Through nearly 20 years of research and development, countries have achieved certain research results. Lead-free solders can partly replace tin-lead solders under the premise of limited changes in technological conditions. At present, more than 100 kinds of lead-free solders have been developed. Almost all lead-free solders use Sn as matrix material because of its low cost, abundant supply and ideal physical properties, such as conductivity/heat and wettability. At the same time, Sn is also the base metal of 63Sn/37Pb alloy. By adding Bi, Cd, In, Zn, An, TI, Ga, Hg, Cu, Sb and Ag, suitable melting point and mechanical properties can be obtained.

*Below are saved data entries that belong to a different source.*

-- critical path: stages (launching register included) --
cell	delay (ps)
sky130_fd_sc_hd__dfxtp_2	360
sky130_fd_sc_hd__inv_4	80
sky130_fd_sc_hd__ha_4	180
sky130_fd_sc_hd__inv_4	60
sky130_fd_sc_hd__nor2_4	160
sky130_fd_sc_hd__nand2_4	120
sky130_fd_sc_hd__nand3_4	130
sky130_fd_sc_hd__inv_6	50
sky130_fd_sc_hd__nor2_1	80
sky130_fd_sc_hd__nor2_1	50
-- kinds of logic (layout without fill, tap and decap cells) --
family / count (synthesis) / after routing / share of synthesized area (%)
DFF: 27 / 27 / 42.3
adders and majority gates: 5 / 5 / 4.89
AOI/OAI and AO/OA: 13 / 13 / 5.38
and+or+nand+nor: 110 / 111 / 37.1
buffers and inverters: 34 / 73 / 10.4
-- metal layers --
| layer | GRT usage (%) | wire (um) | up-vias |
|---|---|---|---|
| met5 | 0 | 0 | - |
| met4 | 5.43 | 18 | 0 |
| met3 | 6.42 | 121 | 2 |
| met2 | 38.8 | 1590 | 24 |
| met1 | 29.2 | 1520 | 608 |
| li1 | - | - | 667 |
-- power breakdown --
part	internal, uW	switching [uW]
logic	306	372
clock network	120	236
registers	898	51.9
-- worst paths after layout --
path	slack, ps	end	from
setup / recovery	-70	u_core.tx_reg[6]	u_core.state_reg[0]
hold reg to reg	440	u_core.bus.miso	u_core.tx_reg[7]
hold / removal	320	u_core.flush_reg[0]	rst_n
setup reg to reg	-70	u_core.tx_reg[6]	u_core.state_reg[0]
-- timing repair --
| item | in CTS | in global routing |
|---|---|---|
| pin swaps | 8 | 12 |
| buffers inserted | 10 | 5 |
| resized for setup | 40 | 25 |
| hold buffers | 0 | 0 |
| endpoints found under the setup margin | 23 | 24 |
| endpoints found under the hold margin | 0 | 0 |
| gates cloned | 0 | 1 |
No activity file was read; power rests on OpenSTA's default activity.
--- config.mk ---
export PLATFORM = sky130hd
export DESIGN_NAME = uart_tx_fifo_flat
export DESIGN_NICKNAME = d
export VERILOG_FILES = /design/src/rtl/uart_tx_fifo_if.sv /design/src/rtl/uart_tx_fifo.sv /design/src/flat_wrapper.sv
export SDC_FILE = /design/constraint.sdc
export NUM_CORES = 1
export LEC_CHECK = 0
export BUFFER_PORTS_ARGS = -buffer_cell sky130_fd_sc_hd__buf_2
export CAP_MARGIN = 20
export CORE_MARGIN = 5
export CORE_UTILIZATION = 56
export DETAILED_ROUTE_END_ITERATION = 6
export HOLD_SLACK_MARGIN = 0.12
export PLACE_DENSITY = 0.75
export SLEW_MARGIN = 20
export SYNTH_ARGS = -nofsm -noshare
export SYNTH_HDL_FRONTEND = slang
export SYNTH_SLANG_ARGS = --single-unit
--- constraint.sdc ---
create_clock -name clk -period 3.94 [get_ports clk]
set_input_delay 0.197 -clock clk [delete_from_list [all_inputs] [get_ports clk]]
set_output_delay 0.197 -clock clk [all_outputs]
set_load 0.02 [all_outputs]
--- src/rtl/uart_tx_fifo_if.sv ---
// CPU-side bundle of the UART transmitter: write byte and strobe in; serial line and status out.
// The master drives the write side; the slave (the transmitter) drives line and status.
interface uart_tx_fifo_if #(
  parameter int FIFO_DEPTH = 4
);
  localparam int CW = $clog2(FIFO_DEPTH + 1);

  logic [7:0]    data;
  logic          _uart_in;
  logic          _flag_do;
  logic          tx;
  logic          busy;
  logic          overflow;
  logic [CW-1:0] fifo_count;

  modport master (
    output data, _uart_in,
    input  _flag_do, tx, busy, overflow, fifo_count
  );

  modport slave (
    input  data, _uart_in,
    output _flag_do, tx, busy, overflow, fifo_count
  );
endinterface
File: config.mk
export PLATFORM = sky130hd
export DESIGN_NAME = rom_burst_reader
export DESIGN_NICKNAME = d
export VERILOG_FILES = /design/src/rtl/rom_reader_pkg.sv /design/src/rtl/rom_reader_fifo2.sv /design/src/rtl/rom_burst_reader.sv
export SDC_FILE = /design/constraint.sdc
export NUM_CORES = 1
export LEC_CHECK = 0
export ABC_CLOCK_PERIOD_IN_PS = 2700
export BUFFER_PORTS_ARGS = -buffer_cell sky130_fd_sc_hd__buf_2
export CAP_MARGIN = 15
export CORE_ASPECT_RATIO = 1.25
export CORE_MARGIN = 1.5
export CORE_UTILIZATION = 55
export CTS_BUF_LIST = sky130_fd_sc_hd__clkbuf_16
export CTS_CLUSTER_SIZE = 30
export DETAILED_ROUTE_END_ITERATION = 7
export MAX_ROUTING_LAYER = met4
export PLACE_DENSITY = 0.79
export SLEW_MARGIN = 0
export SYNTH_ARGS = -nofsm -noshare
export SYNTH_HDL_FRONTEND = slang
export SYNTH_SLANG_ARGS = --single-unit
File: constraint.sdc
create_clock -name clk -period 2.7 [get_ports clk]
set_input_delay 0.135 -clock clk [delete_from_list [all_inputs] [get_ports clk]]
set_output_delay 0.135 -clock clk [all_outputs]
set_load 0.01 [all_outputs]
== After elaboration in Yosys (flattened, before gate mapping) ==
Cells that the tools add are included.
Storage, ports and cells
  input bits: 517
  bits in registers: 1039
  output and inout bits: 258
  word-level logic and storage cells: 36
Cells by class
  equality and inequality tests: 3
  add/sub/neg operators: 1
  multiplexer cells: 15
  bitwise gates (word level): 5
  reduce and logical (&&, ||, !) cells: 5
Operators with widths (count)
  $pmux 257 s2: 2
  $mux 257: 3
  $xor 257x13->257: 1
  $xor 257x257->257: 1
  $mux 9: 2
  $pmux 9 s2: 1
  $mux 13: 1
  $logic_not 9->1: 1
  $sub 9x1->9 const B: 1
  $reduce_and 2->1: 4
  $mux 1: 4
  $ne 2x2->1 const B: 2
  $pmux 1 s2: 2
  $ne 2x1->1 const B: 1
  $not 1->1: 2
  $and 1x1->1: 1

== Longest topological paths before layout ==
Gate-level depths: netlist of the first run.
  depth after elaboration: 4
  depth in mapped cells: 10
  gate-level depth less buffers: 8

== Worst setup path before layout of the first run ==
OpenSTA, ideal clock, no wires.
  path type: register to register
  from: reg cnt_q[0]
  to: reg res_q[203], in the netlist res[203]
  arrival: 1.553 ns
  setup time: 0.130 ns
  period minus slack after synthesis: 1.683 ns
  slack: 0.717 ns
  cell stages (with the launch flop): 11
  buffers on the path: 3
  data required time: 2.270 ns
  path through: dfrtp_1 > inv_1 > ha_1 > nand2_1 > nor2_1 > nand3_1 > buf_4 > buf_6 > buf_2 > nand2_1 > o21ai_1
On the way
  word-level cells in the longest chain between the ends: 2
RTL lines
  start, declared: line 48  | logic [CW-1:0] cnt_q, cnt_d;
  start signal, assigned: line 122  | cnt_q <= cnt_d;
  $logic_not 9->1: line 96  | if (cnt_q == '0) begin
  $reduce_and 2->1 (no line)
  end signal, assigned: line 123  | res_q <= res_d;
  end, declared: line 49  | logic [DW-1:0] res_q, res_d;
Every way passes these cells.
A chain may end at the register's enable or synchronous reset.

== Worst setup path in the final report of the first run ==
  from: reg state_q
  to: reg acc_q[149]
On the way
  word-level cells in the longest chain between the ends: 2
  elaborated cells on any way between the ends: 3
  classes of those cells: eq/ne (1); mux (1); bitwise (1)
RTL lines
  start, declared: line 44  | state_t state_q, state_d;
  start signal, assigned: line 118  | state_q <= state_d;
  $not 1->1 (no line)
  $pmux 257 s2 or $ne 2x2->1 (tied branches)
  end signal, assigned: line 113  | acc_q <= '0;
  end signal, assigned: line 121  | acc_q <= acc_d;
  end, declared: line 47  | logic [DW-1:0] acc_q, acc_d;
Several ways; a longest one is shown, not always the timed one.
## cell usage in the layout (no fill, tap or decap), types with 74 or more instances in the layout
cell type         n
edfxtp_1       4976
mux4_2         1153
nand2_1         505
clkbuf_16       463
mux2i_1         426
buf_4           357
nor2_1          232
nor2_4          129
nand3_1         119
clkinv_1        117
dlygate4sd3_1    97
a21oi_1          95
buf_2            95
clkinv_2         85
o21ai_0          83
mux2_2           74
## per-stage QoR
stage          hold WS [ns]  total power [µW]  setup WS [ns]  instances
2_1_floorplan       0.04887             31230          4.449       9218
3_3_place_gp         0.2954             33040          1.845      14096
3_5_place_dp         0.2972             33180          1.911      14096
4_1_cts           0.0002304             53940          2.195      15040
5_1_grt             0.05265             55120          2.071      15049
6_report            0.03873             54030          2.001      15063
### config.mk
export PLATFORM = sky130hd
export DESIGN_NAME = router_1xn
export DESIGN_NICKNAME = d
export VERILOG_FILES = /design/src/rtl/router_1xn.sv
export SDC_FILE = /design/constraint.sdc
export NUM_CORES = 1
export LEC_CHECK = 0
export BUFFER_PORTS_ARGS = -buffer_cell sky130_fd_sc_hd__buf_2
export CORE_MARGIN = 2
export CORE_UTILIZATION = 40
export DETAILED_ROUTE_END_ITERATION = 10
export PLACE_DENSITY = 0.62
export RECOVER_POWER = 50
export SYNTH_ARGS = -nofsm -noshare
export SYNTH_HDL_FRONTEND = slang
export SYNTH_SLANG_ARGS = --single-unit
### constraint.sdc
create_clock -name clock -period 4.15 [get_ports clock]
set_clock_uncertainty 0.05 [all_clocks]
set_input_delay 0.2075 -clock clock [delete_from_list [all_inputs] [get_ports clock]]
set_output_delay 0.2075 -clock clock [all_outputs]
set_load 0.005 [all_outputs]
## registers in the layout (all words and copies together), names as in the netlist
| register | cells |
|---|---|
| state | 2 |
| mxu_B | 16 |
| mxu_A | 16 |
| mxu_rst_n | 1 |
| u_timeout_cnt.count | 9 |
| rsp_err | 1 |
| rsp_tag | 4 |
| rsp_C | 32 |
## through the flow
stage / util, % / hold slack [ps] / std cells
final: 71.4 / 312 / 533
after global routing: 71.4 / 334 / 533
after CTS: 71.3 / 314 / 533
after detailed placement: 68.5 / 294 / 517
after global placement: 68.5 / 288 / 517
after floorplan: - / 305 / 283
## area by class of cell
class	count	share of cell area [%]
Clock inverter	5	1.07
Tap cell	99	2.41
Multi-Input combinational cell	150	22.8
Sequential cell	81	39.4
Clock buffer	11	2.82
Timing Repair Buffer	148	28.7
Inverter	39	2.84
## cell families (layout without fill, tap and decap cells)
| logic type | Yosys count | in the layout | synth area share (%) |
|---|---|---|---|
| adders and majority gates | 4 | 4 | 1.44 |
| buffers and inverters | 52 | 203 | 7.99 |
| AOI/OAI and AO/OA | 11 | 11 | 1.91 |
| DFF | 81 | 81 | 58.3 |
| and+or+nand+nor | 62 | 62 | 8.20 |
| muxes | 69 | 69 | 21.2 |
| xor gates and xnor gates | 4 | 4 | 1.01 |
===== config.mk =====
export PLATFORM = sky130hd
export DESIGN_NAME = inst_fetch
export DESIGN_NICKNAME = d
export VERILOG_FILES = /design/src/rtl/inst_fetch.sv
export SDC_FILE = /design/constraint.sdc
export NUM_CORES = 1
export LEC_CHECK = 0
export ABC_AREA = 1
export CORE_UTILIZATION = 51
export CTS_CLUSTER_SIZE = 8
export DETAILED_ROUTE_END_ITERATION = 6
export GPL_TIMING_DRIVEN = 0
export PLACE_DENSITY = 0.74
export RECOVER_POWER = 25
export SETUP_SLACK_MARGIN = 0.1
export SLEW_MARGIN = 20
export SYNTH_ARGS = -nofsm -noshare
export SYNTH_HDL_FRONTEND = slang
export SYNTH_SLANG_ARGS = --single-unit
export TNS_END_PERCENT = 5

===== constraint.sdc =====
create_clock -name iClk -period 4.55 [get_ports iClk]
set_input_delay 0.91 -clock iClk [delete_from_list [all_inputs] [get_ports iClk]]
set_output_delay 0.91 -clock iClk [all_outputs]
set_load 0.01 [all_outputs]
--- config.mk ---
export PLATFORM = sky130hd
export DESIGN_NAME = ball_collision_detector
export DESIGN_NICKNAME = d
export VERILOG_FILES = /design/src/rtl/collision_pkg.sv /design/src/rtl/ball_collision_detector_sat_counter.sv /design/src/rtl/ball_collision_detector.sv
export SDC_FILE = /design/constraint.sdc
export NUM_CORES = 1
export LEC_CHECK = 0
export CAP_MARGIN = 20
export CORE_ASPECT_RATIO = 0.7
export CORE_MARGIN = 5
export CORE_UTILIZATION = 54
export DETAILED_ROUTE_END_ITERATION = 10
export PLACE_DENSITY_LB_ADDON = 0.05
export SLEW_MARGIN = 10
export SYNTH_ARGS = -nofsm -noshare
export SYNTH_HDL_FRONTEND = slang
export SYNTH_SLANG_ARGS = --single-unit
export TNS_END_PERCENT = 50
--- constraint.sdc ---
create_clock -name clk -period 2.57 [get_ports clk]
set_clock_uncertainty 0.1 [all_clocks]
set_input_delay 0.3855 -clock clk [delete_from_list [all_inputs] [get_ports clk]]
set_output_delay 0.3855 -clock clk [all_outputs]
set_load 0.005 [all_outputs]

For existing lead-free solders, the selection of appropriate lead-free solder alloy substitutes is the basis of lead-free assembly technology. From a purely technical point of view, the lead-free solder products that replace the traditional Sn63-Pb37 or Sn60-Pb40 lead solder products have matured. At present, Sn-Cu, Sn-Ag, Sn-Ag-Cu or Sn-Zn series are mostly composed of Sn as matrix.
It is generally accepted that Sn-Cu, Sn-Ag or Sn-Ag-Cu system should be used in manual soldering, Sn-Cu system should be used in dipping and wave soldering, Sn-Ag system and Sn-Ag-Cu system should be used in reflow soldering, and Sn-Zn-Bi system should be considered in low temperature soldering. Although there are many kinds of lead-free solders available now, there is no solution that can completely and directly replace SnPb solders. For some special process, some lead-free solders can be directly replaced.
At present, the most attractive lead-free solder is the Sn-Ag-Cu series. The advantages of tin/silver/copper alloy lie in its simple composition, abundant raw materials, low cost and relatively friendly to the environment. The melting point temperature (217 C) is higher than that of Sn-Pb alloy, but the overall performance is better. Other potential combinations including Sn-0.7Cu, Sn-3.5Ag and Sn-Ag-Bi are under development. At the same time, there is no suitable lead-free substitute for high lead and high melting point solders.